Is the food still relevant to your dog's life stage?
As dogs age, it is common for their metabolism to slow meaning their calorific requirements will be less than when they were younger and more active. Most good quality dog foods take this into consideration, which is why they produce foods appropriate to the various stages of your dog's life.
This can also be a problem in the older dog, although this is usually associated with more serious underlying medical issues. If you have noticed that your dog is losing weight - get him checked out by your vet. There are many health issues that can be managed by using the correct diet in your ageing pet.
DENTAL HYGEINE is one of the health issues most neglected by dog owners and yet has a profound impact upon the wellbeing of your pet.
If you have not been keeping a check on your dog's teeth over the years, either by brushing them yourself or by having regular dental checks and teeth cleans done by your Veterinarian, there will be a good chance your dog will develop some form of oral disease. Bad breath, drooling, bloody gums and loose teeth are all signs of deteriorating periodontal disease. This can lead to systemic infections or aggravate existing conditions such as impaired kidney function. Owners may not realise the impact dental issues are having on their dog - until they are treated and their dog suddenly has a new lease on life!
ARTHRITIS AND JOINT PAIN
If your dog is slowing down and long walks aren't possible any more, consider doing shorter ones more frequently.
As we age, it is common for some of us to suffer from decreased movement and arthritis and our pets are no different. Hip dysplasia is a common genetical defect in dogs but may only have serious impact as our dog ages.

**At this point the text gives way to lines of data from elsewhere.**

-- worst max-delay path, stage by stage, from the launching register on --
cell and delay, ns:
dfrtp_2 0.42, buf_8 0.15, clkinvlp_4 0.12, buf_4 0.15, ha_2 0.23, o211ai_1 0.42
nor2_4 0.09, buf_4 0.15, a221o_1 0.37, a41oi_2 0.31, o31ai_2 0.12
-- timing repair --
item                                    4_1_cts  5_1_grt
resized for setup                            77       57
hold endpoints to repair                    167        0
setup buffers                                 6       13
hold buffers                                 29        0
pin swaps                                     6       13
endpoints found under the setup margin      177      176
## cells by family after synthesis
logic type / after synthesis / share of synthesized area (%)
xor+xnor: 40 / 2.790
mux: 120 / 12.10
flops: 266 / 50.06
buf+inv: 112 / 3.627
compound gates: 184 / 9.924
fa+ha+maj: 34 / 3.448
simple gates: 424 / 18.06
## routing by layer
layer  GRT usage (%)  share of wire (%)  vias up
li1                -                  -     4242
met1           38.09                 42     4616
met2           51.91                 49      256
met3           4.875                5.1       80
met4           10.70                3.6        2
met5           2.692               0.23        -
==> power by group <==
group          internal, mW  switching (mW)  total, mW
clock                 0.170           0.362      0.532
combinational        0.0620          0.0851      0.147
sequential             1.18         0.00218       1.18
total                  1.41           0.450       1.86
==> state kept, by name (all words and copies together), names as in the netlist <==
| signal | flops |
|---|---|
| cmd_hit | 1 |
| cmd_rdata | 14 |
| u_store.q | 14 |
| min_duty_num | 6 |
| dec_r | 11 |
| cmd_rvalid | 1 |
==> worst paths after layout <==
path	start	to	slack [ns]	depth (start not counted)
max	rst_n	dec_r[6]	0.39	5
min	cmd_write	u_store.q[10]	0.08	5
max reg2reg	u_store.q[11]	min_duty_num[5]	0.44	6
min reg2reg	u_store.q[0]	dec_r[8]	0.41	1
--- src/crfg_pkg.sv ---
// Package of constants and carrier types for the receive FIFO release guard
package crfg_pkg;

   // ==========================================================
   // Register fields
   localparam logic [7:0] CRFG_COUNT_MASK     = 8'h03;
   localparam logic [1:0] CRFG_COUNT_CRITICAL = 2'h2;
   localparam logic [7:0] CRFG_RECEIVING_MASK = 8'h20;
   localparam logic [7:0] CRFG_RXPIN_MASK     = 8'h08;
   localparam int         CRFG_RECEIVING_BIT  = 5;
   localparam int         CRFG_RXPIN_BIT      = 3;
   localparam int         CRFG_RELEASE_BIT    = 5;
   localparam int         CRFG_FIFO_DEPTH     = 3;

   // ==========================================================
   // Timing
   localparam int CRFG_BIT_CYCLES      = 8;
   localparam int CRFG_ACK_GAP_CYCLES  = 52;
   localparam int CRFG_CRIT_BITS       = 6;
   localparam int CRFG_RECEIVING_CLEAR_BITS = 8;
   localparam int CRFG_MAX_RECESSIVE   = 5;
   localparam int CRFG_RECESSIVE_LIMIT = 8;
   localparam int CRFG_RELEASE_LIMIT   = 15;
   localparam int CRFG_CNT_W           = 8;

   // ==========================================================
   // Types
   typedef enum logic [2:0] {
      CRFG_IDLE    = 3'h0,
      CRFG_TEST    = 3'h1,
      CRFG_WAIT    = 3'h3,
      CRFG_RELEASE = 3'h2,
      CRFG_FAULT   = 3'h6
   } crfg_state_t;

   typedef struct packed {
      logic       store_req;
      logic [7:0] store_data;
   } crfg_rx_t;

   typedef struct packed {
      logic [1:0] pending_msg_count;
      logic       receiving_flag;
      logic       rx_sample;
      logic       fault;
   } crfg_status_t;

endpackage : crfg_pkg

--- src/crfg_mem.sv ---
// Small message store with registered read data
`timescale 1ns/10ps
module crfg_mem #(
   parameter int DEPTH = 3,
   parameter int WIDTH = 8
) (
   // Clock
   input  wire logic                     clk,
   // Write port
   input  wire logic                     wr_en,
   input  wire logic [$clog2(DEPTH)-1:0] wr_addr,
   input  wire logic [WIDTH-1:0]         wr_data,
   // Read port
   input  wire logic [$clog2(DEPTH)-1:0] rd_addr,
   output logic      [WIDTH-1:0]         rd_data
);
   logic [WIDTH-1:0] mem [DEPTH];

   always_ff @(posedge clk) begin
      if (wr_en) begin
         mem[wr_addr] <= wr_data;
      end
      rd_data <= mem[rd_addr];
   end
endmodule : crfg_mem

--- src/crfg_guard.sv ---
// Receive FIFO with release defect, frame tracker and release guard sequencer
//
// What this block does
// - Two pending, release meets store: read pointer stalls, count holds at two.
// - After fault, new messages overwrite newest entry; only reset recovers.
// - Receiving flag on status bit 5, zero when no frame receiving.
// - Critical store point lies six bits plus sample time after acknowledge.
// - Dominant sample during reception: release immediately, store is far off.
// - One bit is 8 cycles; 52 cycles before critical interval.
// - Receive pin never recessive over five bits within a frame.
// - Receiving flag clears eight bit times after acknowledge.
`timescale 1ns/10ps
module crfg_guard
   import crfg_pkg::*;
#(
   parameter int BIT_CYCLES = crfg_pkg::CRFG_BIT_CYCLES,
   parameter int DATA_W     = 8
) (
   // Clock and reset
   input  wire logic                   clk,
   input  wire logic                   rst,
   // Receive pin and frame events
   input  wire logic                   can_rx,
   input  wire logic                   frame_active,
   input  wire crfg_pkg::crfg_rx_t     rx_in,
   // Host release request
   input  wire logic                   release_req,
   input  wire logic                   alt_mode,
   output logic                        release_busy,
   output logic                        release_output_mailbox,
   // Output mailbox and status
   output logic        [DATA_W-1:0]    mailbox_data,
   output logic        [7:0]           rx_fifo_reg,
   output logic        [7:0]           master_status_reg,
   output logic        [7:0]           diagnostic_reg,
   output crfg_pkg::crfg_status_t      status
);
   import crfg_pkg::*;

   localparam int PTR_W = $clog2(CRFG_FIFO_DEPTH);
   localparam int LIMIT = CRFG_RECESSIVE_LIMIT * BIT_CYCLES;

   // ==========================================================
   // Pin synchroniser
   logic rx_meta, rx_sync, act_meta, act_sync;
   always_ff @(posedge clk) begin
      rx_meta  <= can_rx;
      rx_sync  <= rx_meta;
      act_meta <= frame_active;
      act_sync <= act_meta;
   end

   // ==========================================================
   // Receiving flag and tracker
   logic receiving_flag, next_receiving_flag;
   always_comb begin
      next_receiving_flag = act_sync;
   end
   always_ff @(posedge clk) begin
      if (rst) begin
         receiving_flag <= 1'b0;
      end else begin
         receiving_flag <= next_receiving_flag;
      end
   end

   // ==========================================================
   // FIFO with pointer defect
   logic [PTR_W-1:0] wr_ptr, rd_ptr, next_wr_ptr, next_rd_ptr;
   logic [1:0]       pending_msg_count, next_count;
   logic             fault, next_fault;
   logic             pop, push;

   function automatic logic [PTR_W-1:0] ptr_inc(input logic [PTR_W-1:0] p);
      ptr_inc = (p == PTR_W'(CRFG_FIFO_DEPTH - 1)) ? '0 : p + 1'b1;
   endfunction : ptr_inc

   always_comb begin
      pop         = release_output_mailbox && (pending_msg_count != 2'h0);
      push        = rx_in.store_req;
      next_wr_ptr = wr_ptr;
      next_rd_ptr = rd_ptr;
      next_count  = pending_msg_count;
      next_fault  = fault;
      if (pop && push && pending_msg_count == CRFG_COUNT_CRITICAL) begin
         next_fault = 1'b1;
      end
      if (pop && !(push && pending_msg_count == CRFG_COUNT_CRITICAL)) begin
         next_rd_ptr = ptr_inc(rd_ptr);
      end
      if (push && (pending_msg_count != 2'h3 || pop)) begin
         if (!fault) begin
            next_wr_ptr = ptr_inc(wr_ptr);
         end else begin
            next_wr_ptr = wr_ptr;
         end
      end
      if (push && !pop && pending_msg_count != 2'h3) begin
         next_count = pending_msg_count + 2'h1;
      end else if (pop && !push) begin
         next_count = pending_msg_count - 2'h1;
      end
   end

   always_ff @(posedge clk) begin
      if (rst) begin
         wr_ptr            <= '0;
         rd_ptr            <= '0;
         pending_msg_count <= 2'h0;
         fault             <= 1'b0;
      end else begin
         wr_ptr            <= next_wr_ptr;
         rd_ptr            <= next_rd_ptr;
         pending_msg_count <= next_count;
         fault             <= next_fault;
      end
   end

   // Store slot: in fault state the newest entry is overwritten
   logic [PTR_W-1:0] store_addr;
   always_comb begin
      store_addr = fault ? ((wr_ptr == '0) ? PTR_W'(CRFG_FIFO_DEPTH - 1) : wr_ptr - 1'b1)
                         : wr_ptr;
   end

   crfg_mem #(
      .DEPTH (CRFG_FIFO_DEPTH),
      .WIDTH (DATA_W)
   ) u_mem (
      .clk     (clk),
      .wr_en   (push && (pending_msg_count != 2'h3 || pop || fault)),
      .wr_addr (store_addr),
      .wr_data (rx_in.store_data),
      .rd_addr (next_rd_ptr),
      .rd_data (mailbox_data)
   );

   // ==========================================================
   // Guard sequencer
   crfg_state_t           state, next_state;
   logic [CRFG_CNT_W-1:0] wait_cnt, next_wait_cnt;

   always_comb begin
      next_state    = state;
      next_wait_cnt = wait_cnt;
      case (state)
         CRFG_IDLE: begin
            if (release_req) begin
               next_state = CRFG_TEST;
            end
         end
         CRFG_TEST: begin
            next_wait_cnt = '0;
            if ((rx_fifo_reg & CRFG_COUNT_MASK) != {6'h00, CRFG_COUNT_CRITICAL}) begin
               next_state = CRFG_RELEASE;
            end else if ((master_status_reg & CRFG_RECEIVING_MASK) == 8'h00) begin
               next_state = CRFG_RELEASE;
            end else begin
               next_state = CRFG_WAIT;
            end
         end
         CRFG_WAIT: begin
            // Poll every cycle so a single dominant bit is never missed
            if ((master_status_reg & CRFG_RECEIVING_MASK) == 8'h00 ||
                (diagnostic_reg & CRFG_RXPIN_MASK) == 8'h00) begin
               next_state = CRFG_RELEASE;
            end else if (alt_mode && wait_cnt >= CRFG_CNT_W'(LIMIT)) begin
               next_state = CRFG_RELEASE;
            end else if (wait_cnt != '1) begin
               next_wait_cnt = wait_cnt + 1'b1;
            end
         end
         CRFG_RELEASE: begin
            next_state = CRFG_IDLE;
         end
         default: begin
            next_state = CRFG_IDLE;
         end
      endcase
   end

   always_ff @(posedge clk) begin
      if (rst) begin
         state    <= CRFG_IDLE;
         wait_cnt <= '0;
      end else begin
         state    <= next_state;
         wait_cnt <= next_wait_cnt;
      end
   end

   // ==========================================================
   // Outputs
   always_comb begin
      release_output_mailbox = (state == CRFG_RELEASE);
      release_busy           = (state != CRFG_IDLE);
      rx_fifo_reg            = {6'h00, pending_msg_count};
      master_status_reg      = 8'h00;
      master_status_reg[CRFG_RECEIVING_BIT] = receiving_flag;
      diagnostic_reg         = 8'h00;
      diagnostic_reg[CRFG_RXPIN_BIT]  = rx_sync;
      status.pending_msg_count = pending_msg_count;
      status.receiving_flag    = receiving_flag;
      status.rx_sample         = rx_sync;
      status.fault             = fault;
   end
endmodule : crfg_guard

There are many ways in which you can alleviate joint and arthritic pain. A trip to your Vet will be of great benefit and he may suggest: -
The use of prescribed pain killers
Changing to a joint support diet
using orthopaedic bedding or a ramp to help him get into the car
BLINDNESS AND LOSS OF HEARING
Deafness in old dogs is common but often misinterpreted by the owner as confusion, stubbornness or early signs of dementia. As your dog ages, it may experience gradual hearing loss and although nothing can be done to restore your dog's hearing there are simple ways, like using hand signals, that can help your dog adapt.
In the same way, your old dog may slowly lose its sight, either due to degeneration in the eye or the development of cataracts. Again the slow loss of sight is rarely a problem for your dog if its home environment remains the same. If you are worried that your dog may be blind get him checked by your vet.
This tends to be more of a problem for old spayed female dogs than for males but it can occur in both. A thorough check by your vet should be done to establish the cause which, in females is most often easily treated with oestrogen replacements.
The gradual degeneration of the kidneys is inevitable and can result in serious illness. With regular health checks by your veterinarian, early signs of kidney disease can be detected and treated, therefore prolonging the quality and life span of your dog.
Yes, it is possible for your dog to suffer from dementia or Cognitive Dysfunction Syndrome. If your dog seems:
confused and disorientated
irritable or snappy
Consult your veterinarian and have a general health check. Again, there are various things that can help your ageing dog, including prescription diets!
Your dog may be old but still deserves your care and love. After all, loyalty doesn't age!